An Enterprise Object is analogous to what is often known in object-oriented programming as a business object - a class which models a physical or conceptual object in the business domain (e.g. a customer, an order, an item, etc.). What makes an EO different from other objects is that its instance data maps to a data store. Typically, an enterprise object contains key-value pairs that represent a row in a relational database. The key is basically the column name, and the value is what was in that row in the database. So it can be said that an EO's properties persist beyond the life of any particular running application.

More precisely, an Enterprise Object is an instance of a class that implements the com.webobjects.eocontrol.EOEnterpriseObject interface.

An Enterprise Object has a corresponding model (called an EOModel) that defines the mapping between the class's object model and the database schema. However, an enterprise object doesn't explicitly know about its model. This level of abstraction means that database vendors can be switched without it affecting the developer's code. This gives Enterprise Objects a high degree of reusability.

== EOF and Core Data ==

Despite their common origins, the two technologies diverged, with each technology retaining a subset of the features of the original Objective-C code base, while adding some new features.

=== Features Supported Only by EOF ===

EOF supports custom SQL; shared editing contexts; nested editing contexts; and pre-fetching and batch faulting of relationships, all features of the original Objective-C implementation not supported by Core Data. Core Data also does not provide the equivalent of an EOModelGroup—the NSManagedObjectModel class provides methods for merging models from existing models, and for retrieving merged models from bundles.

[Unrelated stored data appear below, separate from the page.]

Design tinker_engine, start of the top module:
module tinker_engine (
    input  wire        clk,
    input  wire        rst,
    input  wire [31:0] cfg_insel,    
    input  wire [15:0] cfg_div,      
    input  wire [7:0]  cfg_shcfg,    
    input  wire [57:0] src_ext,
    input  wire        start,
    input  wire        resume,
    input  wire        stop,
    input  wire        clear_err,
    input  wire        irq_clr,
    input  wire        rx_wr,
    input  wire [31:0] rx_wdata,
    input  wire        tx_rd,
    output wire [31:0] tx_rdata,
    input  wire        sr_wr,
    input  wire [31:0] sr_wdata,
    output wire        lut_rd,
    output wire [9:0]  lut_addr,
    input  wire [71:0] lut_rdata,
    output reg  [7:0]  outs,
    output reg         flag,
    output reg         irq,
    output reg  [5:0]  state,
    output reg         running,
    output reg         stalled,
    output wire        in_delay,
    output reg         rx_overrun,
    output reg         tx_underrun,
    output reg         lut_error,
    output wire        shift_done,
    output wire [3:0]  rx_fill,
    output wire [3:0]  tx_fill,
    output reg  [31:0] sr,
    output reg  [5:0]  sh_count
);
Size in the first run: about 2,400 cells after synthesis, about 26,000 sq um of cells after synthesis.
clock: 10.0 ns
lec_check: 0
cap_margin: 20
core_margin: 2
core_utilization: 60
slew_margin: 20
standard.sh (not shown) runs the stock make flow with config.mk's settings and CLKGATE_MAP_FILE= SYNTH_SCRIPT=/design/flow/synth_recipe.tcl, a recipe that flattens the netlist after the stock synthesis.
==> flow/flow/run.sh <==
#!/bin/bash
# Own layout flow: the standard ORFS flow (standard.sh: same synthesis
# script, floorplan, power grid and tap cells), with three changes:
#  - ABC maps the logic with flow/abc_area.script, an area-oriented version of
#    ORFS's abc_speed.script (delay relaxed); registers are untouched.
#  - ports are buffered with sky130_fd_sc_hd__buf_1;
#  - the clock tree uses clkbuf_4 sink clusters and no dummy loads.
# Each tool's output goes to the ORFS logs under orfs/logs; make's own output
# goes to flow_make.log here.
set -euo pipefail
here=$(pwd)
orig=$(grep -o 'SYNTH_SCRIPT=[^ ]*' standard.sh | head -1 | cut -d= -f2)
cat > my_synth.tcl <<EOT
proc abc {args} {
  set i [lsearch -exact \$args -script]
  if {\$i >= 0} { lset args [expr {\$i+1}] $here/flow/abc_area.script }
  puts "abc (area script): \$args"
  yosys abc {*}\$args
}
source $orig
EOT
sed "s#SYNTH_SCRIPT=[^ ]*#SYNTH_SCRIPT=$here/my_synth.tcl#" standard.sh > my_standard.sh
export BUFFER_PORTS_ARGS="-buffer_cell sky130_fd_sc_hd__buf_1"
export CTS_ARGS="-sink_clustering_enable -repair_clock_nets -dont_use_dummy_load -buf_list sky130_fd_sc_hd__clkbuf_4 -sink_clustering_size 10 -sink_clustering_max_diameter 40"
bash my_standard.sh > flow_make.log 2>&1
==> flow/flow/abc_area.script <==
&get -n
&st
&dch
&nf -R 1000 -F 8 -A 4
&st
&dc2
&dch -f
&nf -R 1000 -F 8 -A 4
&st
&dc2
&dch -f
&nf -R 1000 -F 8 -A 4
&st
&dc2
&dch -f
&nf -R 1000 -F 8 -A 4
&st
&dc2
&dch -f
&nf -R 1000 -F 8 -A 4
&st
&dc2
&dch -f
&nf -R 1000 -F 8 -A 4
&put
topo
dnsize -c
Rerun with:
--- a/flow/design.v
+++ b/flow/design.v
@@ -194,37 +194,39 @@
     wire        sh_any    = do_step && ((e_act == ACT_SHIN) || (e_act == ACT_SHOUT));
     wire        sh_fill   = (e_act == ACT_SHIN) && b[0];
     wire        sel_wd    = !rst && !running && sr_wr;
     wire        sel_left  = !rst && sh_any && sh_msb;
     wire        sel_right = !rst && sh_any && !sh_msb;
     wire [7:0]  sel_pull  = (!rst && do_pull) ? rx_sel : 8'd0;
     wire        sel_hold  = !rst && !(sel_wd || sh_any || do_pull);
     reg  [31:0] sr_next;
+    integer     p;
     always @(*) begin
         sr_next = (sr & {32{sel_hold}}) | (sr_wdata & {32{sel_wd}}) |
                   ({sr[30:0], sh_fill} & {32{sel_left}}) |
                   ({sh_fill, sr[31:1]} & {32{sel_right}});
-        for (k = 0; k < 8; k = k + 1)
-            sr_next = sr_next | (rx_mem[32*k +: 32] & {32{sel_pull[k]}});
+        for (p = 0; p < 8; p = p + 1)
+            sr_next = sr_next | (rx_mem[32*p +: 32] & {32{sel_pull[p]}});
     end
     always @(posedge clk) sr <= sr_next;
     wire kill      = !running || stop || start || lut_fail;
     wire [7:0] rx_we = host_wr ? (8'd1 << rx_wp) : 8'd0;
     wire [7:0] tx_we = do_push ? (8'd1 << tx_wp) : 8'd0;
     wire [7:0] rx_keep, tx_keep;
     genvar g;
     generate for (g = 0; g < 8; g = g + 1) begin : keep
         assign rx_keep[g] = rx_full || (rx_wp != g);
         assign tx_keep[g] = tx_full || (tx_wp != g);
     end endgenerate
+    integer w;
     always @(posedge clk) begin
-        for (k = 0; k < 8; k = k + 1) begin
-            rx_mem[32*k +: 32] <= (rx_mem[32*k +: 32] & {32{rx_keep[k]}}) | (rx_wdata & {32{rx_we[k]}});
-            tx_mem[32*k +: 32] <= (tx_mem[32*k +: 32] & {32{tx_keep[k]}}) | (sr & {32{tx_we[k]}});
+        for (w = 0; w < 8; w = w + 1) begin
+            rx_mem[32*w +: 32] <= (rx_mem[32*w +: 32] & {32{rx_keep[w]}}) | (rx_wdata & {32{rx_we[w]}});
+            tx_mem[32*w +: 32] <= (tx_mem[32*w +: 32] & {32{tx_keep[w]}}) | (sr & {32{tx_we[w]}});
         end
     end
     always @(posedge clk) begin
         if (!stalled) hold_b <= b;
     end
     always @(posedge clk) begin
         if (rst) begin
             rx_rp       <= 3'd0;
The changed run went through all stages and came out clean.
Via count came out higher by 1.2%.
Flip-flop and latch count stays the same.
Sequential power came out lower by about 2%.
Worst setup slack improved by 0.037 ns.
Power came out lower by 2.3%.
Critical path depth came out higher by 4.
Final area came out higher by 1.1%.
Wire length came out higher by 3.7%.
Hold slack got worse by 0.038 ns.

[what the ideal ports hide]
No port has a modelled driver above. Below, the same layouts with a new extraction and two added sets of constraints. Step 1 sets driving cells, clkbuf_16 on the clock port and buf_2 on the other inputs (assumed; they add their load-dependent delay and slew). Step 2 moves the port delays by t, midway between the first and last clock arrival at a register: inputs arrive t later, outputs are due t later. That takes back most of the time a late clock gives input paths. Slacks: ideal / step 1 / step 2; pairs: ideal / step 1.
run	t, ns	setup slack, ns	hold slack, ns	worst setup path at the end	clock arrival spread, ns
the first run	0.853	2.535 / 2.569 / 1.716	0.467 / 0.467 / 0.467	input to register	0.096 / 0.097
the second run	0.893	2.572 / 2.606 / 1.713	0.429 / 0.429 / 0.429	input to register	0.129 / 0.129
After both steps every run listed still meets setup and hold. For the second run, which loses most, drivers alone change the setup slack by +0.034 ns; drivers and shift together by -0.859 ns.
Context: an optimization exercise on an open-source flow, tuned for small area, a short achievable clock period and few clock cycles per item. The choices shown serve that exercise and are no tape-out recipe. Only simulation tests tie the RTL to the original design; equivalence was not proved.

==> flow/design.v, too long to show whole: its modules and the start of the top module <==
// module grn_curve: 170 lines
// module grn_benc16s: 15 lines
// module grn_benc16sp: 15 lines
// module grn_benc16u: 17 lines
// module grn_mrow: 2403 lines
// module grn_mrowp: 2403 lines
// module grn_fac: 823 lines
// module grn_fa: 10 lines
// module grn_ha: 9 lines
// module grn_bsel: 10 lines
// module grn_bsel1: 8 lines
// module grn_bselp: 10 lines
// module grn_bselp1: 8 lines
// module grn_convert: 137 lines
module grn_convert (
    input  wire         clk,
    input  wire         rst_n,
    input  wire         in_valid,
    output wire         in_ready,
    input  wire [59:0]  in_e0,        
    input  wire [59:0]  in_e1,        
    input  wire [11:0]  in_f,         
    input  wire [143:0] in_m,         
    input  wire [47:0]  in_tf,        
    input  wire [47:0]  in_d,         
    input  wire         in_thermen,
    input  wire         in_derateen,
    output wire         out_valid,
    output wire [71:0]  out_l,        
    output wire [2:0]   out_clip      
);
  // ...
==> flow/flow/run.sh <==
#!/bin/bash
# Layout of grn_convert: the standard flow (standard.sh) with two changes.
# 1. One netlist edit between synthesis and floorplan. Synthesis maps each
#    Booth selector alone (SYNTH_HIERARCHICAL 1), and ABC's upsize step then
#    sizes its OR-AND-INVERT (or AND-OR-INVERT) gate to o22ai_2 (a22oi_2)
#    because it sits on that tiny module's only path. Each one drives a
#    single adder input, so it goes back to o22ai_1 (a22oi_1): same function
#    and pins. Registers are untouched.
#    The registers that drive the output ports (l_4, c_4, v[4], ready_r)
#    keep their cell type but get the stronger dfxtp_4, since the paths to
#    the outputs are the slowest.
# 2. Every port still gets its own buffer, but a plain buf_2 instead of the
#    delay cell buffer_ports picks by default.
# Logs: synth.log, resize.log, layout.log in this folder (ORFS's own logs
# are under orfs/logs).
set -euo pipefail
bash standard.sh synth > synth.log 2>&1
R=orfs/results/${FLOW_PLATFORM}/grn_convert/base
n=$(grep -c 'sky130_fd_sc_hd__o22ai_2 ' "$R/1_2_yosys.v" || true)
m=$(grep -c 'sky130_fd_sc_hd__a22oi_2 ' "$R/1_2_yosys.v" || true)
sed -i -e 's/sky130_fd_sc_hd__o22ai_2 /sky130_fd_sc_hd__o22ai_1 /' \
       -e 's/sky130_fd_sc_hd__a22oi_2 /sky130_fd_sc_hd__a22oi_1 /' "$R/1_2_yosys.v"
sed -i -E 's/sky130_fd_sc_hd__dfxtp_1 (\\l_4\[|\\c_4\[|\\v\[4\]|\\ready_r\$)/sky130_fd_sc_hd__dfxtp_4 \1/' "$R/1_2_yosys.v"
k=$(grep -c 'sky130_fd_sc_hd__dfxtp_4 ' "$R/1_2_yosys.v" || true)
echo "o22ai_2 resized to o22ai_1: $n, a22oi_2 resized to a22oi_1: $m, output registers resized to dfxtp_4: $k" > resize.log
export BUFFER_PORTS_ARGS="-buffer_cell sky130_fd_sc_hd__buf_2"
bash standard.sh > layout.log 2>&1
==> flow/standard.sh <==
#!/bin/bash
# synth_recipe.tcl (not shown) runs the flow's synth.tcl, then flattens the netlist and writes it again
# the make line also repeats each setting of config.mk as NAME=value (left out here)
make -C /OpenROAD-flow-scripts/flow DESIGN_CONFIG=/design/flow/config.mk WORK_HOME=/design/flow/orfs CLKGATE_MAP_FILE= SYNTH_SCRIPT=/design/flow/synth_recipe.tcl "${@:-finish}"
==> flow/config.mk <==
export PLATFORM = sky130hd
export DESIGN_NAME = grn_convert
export DESIGN_NICKNAME = grn_convert
export VERILOG_FILES = /design/flow/design.v
export SDC_FILE = /design/flow/constraint.sdc
export NUM_CORES = 4
export LEC_CHECK = 0
export ABC_CLOCK_PERIOD_IN_PS = 7000
export CAP_MARGIN = 20
export CORE_MARGIN = 2
export CORE_UTILIZATION = 45
export SLEW_MARGIN = 20
export SYNTH_HIERARCHICAL = 1
export SYNTH_MINIMUM_KEEP_SIZE = 0
==> flow/constraint.sdc <==
create_clock -name core_clock -period 33.0 [get_ports {clk}]
set_input_delay 6.6000 -clock core_clock [delete_from_list [all_inputs] [get_ports {clk}]]
set_output_delay 6.6000 -clock core_clock [all_outputs]
set_load 0.01 [all_outputs]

=== Features Supported Only by Core Data ===

Core Data supports fetched properties; multiple configurations within a managed object model; local stores; and store aggregation (the data for a given entity may be spread across multiple stores); customization and localization of property names and validation warnings; and the use of predicates for property validation. These features of the original Objective-C implementation are not supported by the Java implementation.